PROBLEM DESCRIPTION
Retype, word for word, every line of the records below starting at the one that contains "worstPathMaxFanout 7 \" and ending at the one that contains "multiInputGateArea_um2 5270 \"; include both of those lines and nothing more.

--- DATASET ENTRIES Enclosed Below ---

File: config.mk
export PLATFORM = sky130hd
export DESIGN_NAME = clint
export DESIGN_NICKNAME = d
export VERILOG_FILES = /design/src/rtl/clint.sv
export SDC_FILE = /design/constraint.sdc
export NUM_CORES = 1
export LEC_CHECK = 0
export CAP_MARGIN = 40
export CELL_PAD_IN_SITES_DETAIL_PLACEMENT = 2
export CELL_PAD_IN_SITES_GLOBAL_PLACEMENT = 2
export CORE_AREA = 2 2 175 177
export DETAILED_ROUTE_END_ITERATION = 7
export DIE_AREA = 0 0 177 179
export PLACE_DENSITY = 0.95
export SYNTH_ARGS = -nofsm -noshare
export SYNTH_HDL_FRONTEND = slang
export SYNTH_SLANG_ARGS = --single-unit
File: constraint.sdc
create_clock -name clock -period 6 [get_ports clock]
set_input_delay 0.6 -clock clock [delete_from_list [all_inputs] [get_ports clock]]
set_output_delay 0.6 -clock clock [all_outputs]
set_load 0.01 [all_outputs]
File: src/rtl/clint.sv
// Core-local interruptor: mtime/mtimecmp timer plus MSIP/SSIP bits on a Wishbone-classic slave.
// Latency: registered ack one cycle after acceptance; register updates visible on mem_* in the ack cycle.
// Backpressure: none beyond the handshake; a held strobe is accepted every other cycle.
module clint #(
    parameter int DATA_SIZE             = 32,
    parameter int CLOCK_CYCLES_PER_TICK = 2
) (
    input  logic                   clock,
    input  logic                   reset,
    input  logic                   wb_cyc_i,
    input  logic                   wb_stb_i,
    input  logic                   wb_we_i,
    input  logic [15:0]            wb_addr_i,
    input  logic [DATA_SIZE/8-1:0] wb_sel_i,
    input  logic [DATA_SIZE-1:0]   wb_dat_i,
    output logic [DATA_SIZE-1:0]   wb_dat_o,
    output logic                   wb_ack_o,
    output logic                   mem_msip,
    output logic                   mem_ssip,
    output logic [63:0]            mem_mtime,
    output logic [63:0]            mem_mtimecmp
);

    localparam int SEL_W = DATA_SIZE / 8;
    localparam int PS_W  = (CLOCK_CYCLES_PER_TICK > 1) ? $clog2(CLOCK_CYCLES_PER_TICK) : 1;
    localparam logic [PS_W-1:0] PS_MAX = PS_W'(CLOCK_CYCLES_PER_TICK - 1);

    localparam logic [15:0] ALIGN_MASK = 16'(SEL_W - 1);
    localparam logic [15:0] HALF_BIT   = (DATA_SIZE == 32) ? 16'h0004 : 16'h0000;
    localparam logic [15:0] SIP_BASE   = 16'h0000;
    localparam logic [15:0] CMP_BASE   = 16'h4000;
    localparam logic [15:0] TIME_BASE  = 16'hBFF8;

    logic            accept;
    logic            aligned;
    logic            upper;
    logic [15:0]     base;
    logic            wr;
    logic            sip_we;
    logic            cmp_we;
    logic            time_we;
    logic [63:0]     bus_dat64;
    logic [7:0]      bus_sel8;
    logic [63:0]     bus_bmask;
    logic [63:0]     rd64;
    logic [DATA_SIZE-1:0] rd_word;
    logic [PS_W-1:0] prescaler;
    logic            tick;

    assign accept  = wb_cyc_i & wb_stb_i & ~wb_ack_o;
    assign aligned = (wb_addr_i & ALIGN_MASK) == 16'h0000;
    assign upper   = (wb_addr_i & HALF_BIT) != 16'h0000;
    assign base    = wb_addr_i & ~HALF_BIT;

    assign wr      = accept & wb_we_i & aligned;
    assign sip_we  = wr & (base == SIP_BASE);
    assign cmp_we  = wr & (base == CMP_BASE);
    assign time_we = wr & (base == TIME_BASE);

    // Every register is handled as a 64-bit view: a 32-bit bus word is steered onto
    // the half selected by address bit 2, so msip/ssip become bits 0 and 32 of one word.
    generate
        if (DATA_SIZE == 32) begin : g_bus32
            assign bus_dat64 = {wb_dat_i, wb_dat_i};
            assign bus_sel8  = upper ? {wb_sel_i, 4'b0000} : {4'b0000, wb_sel_i};
            assign rd_word   = upper ? rd64[63:32] : rd64[31:0];
        end else begin : g_bus64
            assign bus_dat64 = wb_dat_i;
            assign bus_sel8  = wb_sel_i;
            assign rd_word   = rd64;
        end
    endgenerate

    always_comb begin
        bus_bmask = '0;
        for (int i = 0; i < 8; i++) begin
            bus_bmask[8*i +: 8] = {8{bus_sel8[i]}};
        end
    end

    always_comb begin
        rd64 = '0;
        if (aligned) begin
            case (base)
                SIP_BASE:  rd64 = {31'b0, mem_ssip, 31'b0, mem_msip};
                CMP_BASE:  rd64 = mem_mtimecmp;
                TIME_BASE: rd64 = mem_mtime;
                default:   rd64 = '0;
            endcase
        end
    end

    assign tick = (prescaler == PS_MAX);

    always_ff @(posedge clock or negedge reset) begin
        if (!reset) begin
            wb_ack_o <= 1'b0;
            wb_dat_o <= '0;
        end else begin
            wb_ack_o <= accept;
            wb_dat_o <= (accept && !wb_we_i) ? rd_word : '0;
        end
    end

    always_ff @(posedge clock or negedge reset) begin
        if (!reset) begin
            mem_msip <= 1'b0;
            mem_ssip <= 1'b0;
        end else begin
            if (sip_we && bus_sel8[0]) begin
                mem_msip <= bus_dat64[0];
            end
            if (sip_we && bus_sel8[4]) begin
                mem_ssip <= bus_dat64[32];
            end
        end
    end

    always_ff @(posedge clock or negedge reset) begin
        if (!reset) begin
            mem_mtimecmp <= '1;
        end else if (cmp_we) begin
            mem_mtimecmp <= (mem_mtimecmp & ~bus_bmask) | (bus_dat64 & bus_bmask);
        end
    end

    // A bus write to mtime overrides a coincident tick and restarts the prescaler.
    always_ff @(posedge clock or negedge reset) begin
        if (!reset) begin
            mem_mtime <= '0;
            prescaler <= '0;
        end else if (time_we) begin
            mem_mtime <= (mem_mtime & ~bus_bmask) | (bus_dat64 & bus_bmask);
            prescaler <= '0;
        end else if (tick) begin
            mem_mtime <= mem_mtime + 64'd1;
            prescaler <= '0;
        end else begin
            prescaler <= prescaler + PS_W'(1);
        end
    end

endmodule

# [Word level (Yosys, flattened, before mapping)]
# Cells that the tools add are included.
[totals] input_bits=57 ff_bits=164 wordCells=41
[classes] addsub=2 bitwise=14 n_eq_ne=2 muxes=9 n_reduce_logical=7
[ops] op="AND 64 bit" count=3
[ops] op="2-to-1 mux 64 bit" count=3
[ops] op="case mux 64 bit (3 select lines)" count=1
[ops] op="bitwise OR 64 bit" count=2
[ops] op="adder 64 x 1 -> 64 bit, second input constant" count=1
[ops] op="2-to-1 mux 32 bit" count=2
[ops] op="inverter 64 bit" count=1
[ops] op="zero test 16 bit" count=2
[ops] op="== test 15 x 14 -> 1 bit, second input constant" count=1
[ops] op="== test 15 bit, second input constant" count=1
[ops] op="2-to-1 mux 8 bit" count=1
[ops] op="AND 1 bit" count=7
[ops] op="logical AND 1 bit" count=3
[ops] op="2-to-1 mux 1 bit" count=2
[ops] op="nonzero test 2 bit" count=1
[ops] op="adder 1 bit, second input constant" count=1
[ops] op="zero test 1 bit" count=1
[ops] op="inverter 1 bit" count=1

# [Longest topological paths before layout]
# Gate-level depths: netlist of the first run.
[depth] depth_word=6 mapped_depth=9 ltp_nobuf=7

# [Worst setup path before layout of the first run]
# OpenSTA, ideal clock, no wires.
[synth_path] kind="input to register" startpoint="input wb_addr_i[1]" endpoint="register (tool-made name)" stages=8 setup_time_ns=0.136 path_slack_ns=3.509 n_path_buf=2 required_ns=5.864 arrival_time_ns=2.355 path_cell_list="or2_2 > buf_2 > or4_4 > nor3_4 > buf_6 > nand3_1 > nand3_1 > o211ai_1"
[synth_rtl] element="from (decl)" line_no="13" rtl="input logic [15:0] wb_addr_i,"

==> results_dict.tcl, run 1 <==
set metrics [dict create \
    final_area_um2 13000 \
    synth_edf_count 0 \
    tightest_slew_ps 1050 \
    clock_sink_count 164 \
    htreeDepth 4 \
    synth_fa_ha_area_share_pct 0.128 \
    antenna_cells 0 \
    synth_cells 1062 \
    io_buffers 219 \
    clk_latency_ps 460 \
    cts_buffer_depth 2 \
    period_share_pct 64.5 \
    antenna_found_initial 0 \
    root_buffer "clkbuf_16" \
    hold_buffers 0 \
    slew_headroom_pct 29.2 \
    crit_arrival_ps 4220 \
    async_reset_ff_share_pct 100 \
    path_class "reg -> reg" \
    endpoint_kind "register" \
    fin_skew_ps 9.41 \
    place_area_um2 12400 \
    routedWlPerCell_um 29.7 \
    finalSetupViolCount 0 \
    fp.dieW_um 177 \
    power_density_nw_per_um2 192 \
    synth_top_family_by_area "simple AND/OR/NAND/NOR gates" \
    grt_max_degree 58 \
    cp-startpoint "prescaler" \
    yosysUniqueCellTypes 79 \
    r2r_start "prescaler" \
    drv_cap 0 \
    fin_tns_setup_ps 0 \
    cts_tree "built" \
    rr_worst_depth 6 \
    grt_pass1_vias 11700 \
    p_int_mw 1.76 \
    yosys_warnings 0 \
    cts_buffers 17 \
    ys_seq_area_share_pct 42.9 \
    grt_pass1_wl_um 74800 \
    post-route-min-period_ps 3870 \
    overflow 0 \
    drt_iter0_drc 974 \
    drt_wl_total_um 49500 \
    yosys.area_share.simple_pct 23.5 \
    irDropWorstVdd_uv 140 \
    die_h_um 179 \
    nNetsFinal 1318 \
    place.gp.congestion 0.953 \
    synth_ff_type "dfrtp_1" \
    synth-compound-area-share_pct 18.8 \
    coreArea_um2 30000 \
    yosys_register_bits 164 \
    p_leak_nw 4.78 \
    area_growth_pct 33.2 \
    cp-start-kind "register" \
    slew_viol_final 0 \
    die_area_um2 31700 \
    syn_area_per_cell_um2 9.18 \
    nFillCells 3197 \
    ios 220 \
    post_cts_buffers 0 \
    clkPwrFrac_pct 46.8 \
    drc 0 \
    synth_area_um2 9740 \
    worstPathMaxFanout 14 \
    dp_hpwl_um 34900 \
    status "complete, no violations" \
    vias 10700 \
    start_util_pct 32.5 \
    rsz0062_at_grt "false" \
    p_sw_uw 732 \
    p_seq_share_pct 45.6 \
    combPwrFrac_pct 7.6 \
    layout-drive-gt1-share_pct 18.1 \
    min_path_type "in -> async" \
    switching_share_pct 29.4 \
    path_clk_slew_ps 80 \
    grt_use_total_pct 31.5 \
    drt_first_pass_iters 7 \
    worstPathRequired_ps 6360 \
    row_count 64 \
    synth_mux_area_share_pct 10.8 \
    fmax_mhz 259 \
    drt.antenna.violating_nets 0 \
    finalHoldViolCount 0 \
    synthXorXnorAreaFrac_pct 0.629 \
    cts_resized 0 \
    viasPerCell 6.43 \
    r2r_setup_slack_ps 2130 \
    synthesis.nets 1120 \
]
-- worst max-delay path, cell delays in order, from the launching register on --
cell      delay, ps
dfrtp_1         780
clkinv_1        630
nor4_1         1040
nand4_1         500
nor4_2          460
nor3_1          100
a211oi_1        260
-- layout make-up --
type	instances	area, um2	share of cell area, %
clock buffer	17	425	3.28
tap	396	495	3.82
sequential	164	4180	32.2
inverter	11	41.3	0.318
timing repair buffer	242	2390	18.5
clock inverter	15	174	1.34
multi-input combinational	824	5270	40.6
-- logic make-up after synthesis --
logic type | count (synthesis)
DFF | 164
buffers and inverters | 74
AOI/OAI and AO/OA | 276
muxes | 95
adders and majority gates | 1
and+or+nand+nor | 445
xor gates and xnor gates | 7
-- power groups by stage --
stage | Sequential, mW | Clock [mW] | Combinational (mW)
floorplan | 1.15 | 0 | 0.0660
global placement | 1.15 | 0 | 0.175
detailed placement | 1.15 | 0 | 0.186
CTS | 1.13 | 1.17 | 0.189
global route | 1.14 | 1.20 | 0.203
finish | 1.13 | 1.16 | 0.189
-- stage by stage --
stage / util [%] / hold slack [ps] / cells / worst slack, ps / power, mW
floorplan: - / 304 / 1062 / 3510 / 1.21
global placement: 40.9 / 519 / 1629 / 2060 / 1.33
detailed placement: 41.2 / 533 / 1636 / 1900 / 1.34
CTS: 43.2 / 32.0 / 1668 / 2250 / 2.49
global route: 43.2 / 54.5 / 1669 / 2050 / 2.54
finish: 43.2 / 40.0 / 1669 / 2130 / 2.49
-- worst min path at each step --
stage	from	to	slack (ps)	cells past startpoint
final	reset	wb_dat_o[9]	40	1
after global routing	reset	wb_dat_o[9]	50	1
after CTS	reset	wb_dat_o[11]	30	1
after detailed placement	reset	wb_dat_o[11]	530	1
after global placement	mem_msip	mem_msip	520	1
after floorplan	reset	asynchronous set/reset pin	300	0
-- synthesized netlist by cell type (7+ instances only) --
cell	n	area share, %
nand2_1	130	5.0
nand2b_1	22	1.4
mux2_1	8	0.92
nand4_1	37	2.4
a211oi_1	28	2.2
a221oi_1	10	0.90
nand3_1	39	2.0
mux2i_1	12	1.2
nor2_1	64	2.5
a31oi_1	7	0.45
clkbuf_1	42	1.6
mux2_2	75	8.7
a21oi_1	67	3.4
o21ai_0	68	3.5
dfrtp_1	100	26
xnor2_1	7	0.63
and3_1	18	1.2
nor3_1	59	3.0
o32ai_1	12	1.1
nor4_1	22	1.4
dfstp_2	64	17
o221ai_1	21	1.9
o311ai_0	11	0.99
inv_1	10	0.39
buf_2	13	0.67
-- placed cells by master (no fill, tap or decap), types with 11 or more instances in the layout --
| master | n |
|---|---|
| clkdlybuf4s50_1 | 217 |
| nand2_1 | 130 |
| dfrtp_1 | 100 |
| mux2_2 | 75 |
| o21ai_0 | 68 |
| a21oi_1 | 67 |
| nor2_1 | 64 |
| dfstp_2 | 64 |
| nor3_1 | 59 |
| nand3_1 | 39 |
| nand4_1 | 37 |
| a211oi_1 | 28 |
| nand2b_1 | 22 |
| o221ai_1 | 21 |
| nor4_1 | 21 |
| and3_1 | 18 |
| clkbuf_16 | 17 |
| buf_4 | 17 |
| mux2i_1 | 12 |
| o32ai_1 | 12 |
| o311ai_0 | 11 |
-- metal layers --
| layer | share of wire, % | global-route usage (%) | vias to the layer above |
|---|---|---|---|
| li1 | - | - | 4421 |
| met1 | 40 | 38.4 | 5576 |
| met2 | 49 | 52.8 | 568 |
| met3 | 6.9 | 5.92 | 163 |
| met4 | 4.8 | 16.4 | 0 |
| met5 | 0 | 0 | - |
(Power assumes the default switching activity.)
==> run 2, diff against run 1 <==
--- a/config.mk
+++ b/config.mk
@@ -8,10 +8,10 @@
 export CAP_MARGIN = 40
 export CELL_PAD_IN_SITES_DETAIL_PLACEMENT = 2
 export CELL_PAD_IN_SITES_GLOBAL_PLACEMENT = 2
-export CORE_AREA = 2 2 175 177
+export CORE_AREA = 2 2 181 183
 export DETAILED_ROUTE_END_ITERATION = 7
-export DIE_AREA = 0 0 177 179
-export PLACE_DENSITY = 0.95
+export DIE_AREA = 0 0 183 185
+export PLACE_DENSITY = 0.9
 export SYNTH_ARGS = -nofsm -noshare
 export SYNTH_HDL_FRONTEND = slang
 export SYNTH_SLANG_ARGS = --single-unit
==> constraint.sdc (replaced) <==
create_clock -name clock -period 3.74 [get_ports clock]
set_input_delay 0.374 -clock clock [delete_from_list [all_inputs] [get_ports clock]]
set_output_delay 0.374 -clock clock [all_outputs]
set_load 0.01 [all_outputs]
==> run 2 against run 1 <==
  * Die area rose by 6.9%
  * Worst setup slack got worse by 1300 ps
  * Critical path depth grew 3
  * Final cell count increased by 2.3%
  * Wire length fell by 0.42%
  * Hold slack better by 270 ps
  * Global-route usage is 2.3 points lower
  * First-iteration DRC count shrank 3.6%
  * Count of clock-buffer cells in the layout rose by 2
  * Critical path type unchanged
==> results_dict.tcl, run 2 (synthesized netlist as in run 1, its figures left out) <==
set metrics [dict create \
    row_count 66 \
    final_common_cell "clkdlybuf4s50_1" \
    area_growth_pct 35.2 \
    crit_arrival_ps 3240 \
    cts_resized 0 \
    drt_first_pass_iters 6 \
    crit_chain "ha_1, nand4_1, buf_4, nor4_1, buf_4, nand4_1, o21ai_0, a21oi_1, nor3_1" \
    power_mw 3.92 \
    die_area_um2 33900 \
    ios 220 \
    antenna_cells 0 \
    viasPerCell 6.28 \
    post-route-min-period_ps 2870 \
    grt_pass1_wl_um 74400 \
    worstPathRequired_ps 4110 \
    fmax_mhz 349 \
    fin_skew_ps 15.0 \
    crit_slowest_cell "dfrtp_1" \
    die_h_um 185 \
    power_density_nw_per_um2 297 \
    cp_top_family "simple AND/OR/NAND/NOR gates" \
    cts_buffers 17 \
    period_share_pct 76.6 \
    tightest_slew_ps 937 \
    cts_buffer_depth 2 \
    regArea_um2 4180 \
    p_leak_nw 4.89 \
    cp-start-kind "register" \
    layout-drive-gt1-share_pct 19.6 \
    fp.dieW_um 183 \
    drc 0 \
    overflow 0 \
    clk_latency_ps 460 \
    slew_viol_final 0 \
    place.gp.congestion 0.932 \
    antenna_found_initial 0 \
    status "complete, no violations" \
    drt_iter0_drc 939 \
    post_cts_buffers 0 \
    slew_headroom_pct 36.6 \
    endpoint_kind "register" \
    nNetsFinal 1344 \
    root_buffer "clkbuf_16" \
    final_cell_mix "clkdlybuf4s50_1, nand2_1, dfrtp_1" \
    dp_hpwl_um 34800 \
    cts_tree "built" \
    clock_sink_count 164 \
    hold_buffers 1 \
    fin_tns_setup_ps 0 \
    routedWlPerCell_um 28.9 \
    rsz0062_at_grt "false" \
    path_clk_slew_ps 80 \
    worstPathMaxFanout 7 \
    grt_pass1_vias 11800 \
    finalSetupViolCount 0 \
    cp_num_buf_inv 2 \
    drt_wl_total_um 49300 \
    io_buffers 219 \
    grt_use_total_pct 29.1 \
    drv_cap 0 \
    critical_path.max_stage_delay_ps 520 \
    vias 10700 \
    nFillCells 3506 \
    grt_max_degree 83 \
    multiInputGateArea_um2 5270 \
    min_path_type "in -> async" \
    drt.antenna.violating_nets 0 \
    coreArea_um2 32000 \
    start_util_pct 30.4 \
    htreeDepth 4 \
    path_class "reg -> reg" \
    finalHoldViolCount 0 \
    irDropWorstVdd_uv 253 \
]
## run 2: cell count changes in the layout (fill, tap and decap cells not counted), sizes merged
cell         delta
inv             -4
clkbuf          +1
dlygate4sd3     +1
buf            +26
clkinv          -1
clkinvlp        +3
## run 2: path summary, 6_finish.rpt
kind,slack (ps),cells past startpoint,end,startpoint
max in group asynchronous,2290,4,asynchronous set/reset pin,reset
hold reg to reg,610,1,mem_msip,mem_msip
setup / recovery,870,9,register,register
min in group clock,570,3,wb_dat_o[22],wb_addr_i[2]
setup reg to reg,870,9,register,register
hold / removal,310,2,wb_dat_o[22],reset
## run 2: layout make-up
cell class / instances / share of cell area [%]
timing repair buffer: 268 / 19.8
tap: 408 / 3.87
clock inverter: 13 / 0.874
clock buffer: 19 / 3.44
multi-input combinational: 824 / 40.0
inverter: 11 / 0.313
sequential: 164 / 31.8
## run 2: where the power goes
group | internal (mW) | switching, mW | total, mW
clock network | 0.907 | 0.880 | 1.79
registers | 1.79 | 0.0317 | 1.82
logic | 0.125 | 0.185 | 0.310
total | 2.82 | 1.10 | 3.92
## run 2: per-layer routing
layer  global-route usage [%]  part of all wire [%]  vias to the layer above
met2                     48.9                    48                      556
li1                         -                     -                     4470
met1                     35.8                    40                     5519
met3                     5.03                   6.8                      170
met4                     15.6                   5.2                        0
met5                        0                     0                        -
## run 2: stage by stage
step	instances	setup WS [ps]	hold WS (ps)	util [%]	cell area (um2)
CTS	1707	976	306	41.1	13200
global route	1707	760	323	41.1	13200
finish	1707	874	311	41.1	13200
detailed placement	1674	641	223	39.3	12600
floorplan	1062	1460	78.4	-	9740
global placement	1673	838	544	39.2	12600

--- End of Enclosed DATASET ENTRIES ---

RESPONSE TO THIS TASK
    worstPathMaxFanout 7 \
    grt_pass1_vias 11800 \
    finalSetupViolCount 0 \
    cp_num_buf_inv 2 \
    drt_wl_total_um 49300 \
    io_buffers 219 \
    grt_use_total_pct 29.1 \
    drv_cap 0 \
    critical_path.max_stage_delay_ps 520 \
    vias 10700 \
    nFillCells 3506 \
    grt_max_degree 83 \
    multiInputGateArea_um2 5270 \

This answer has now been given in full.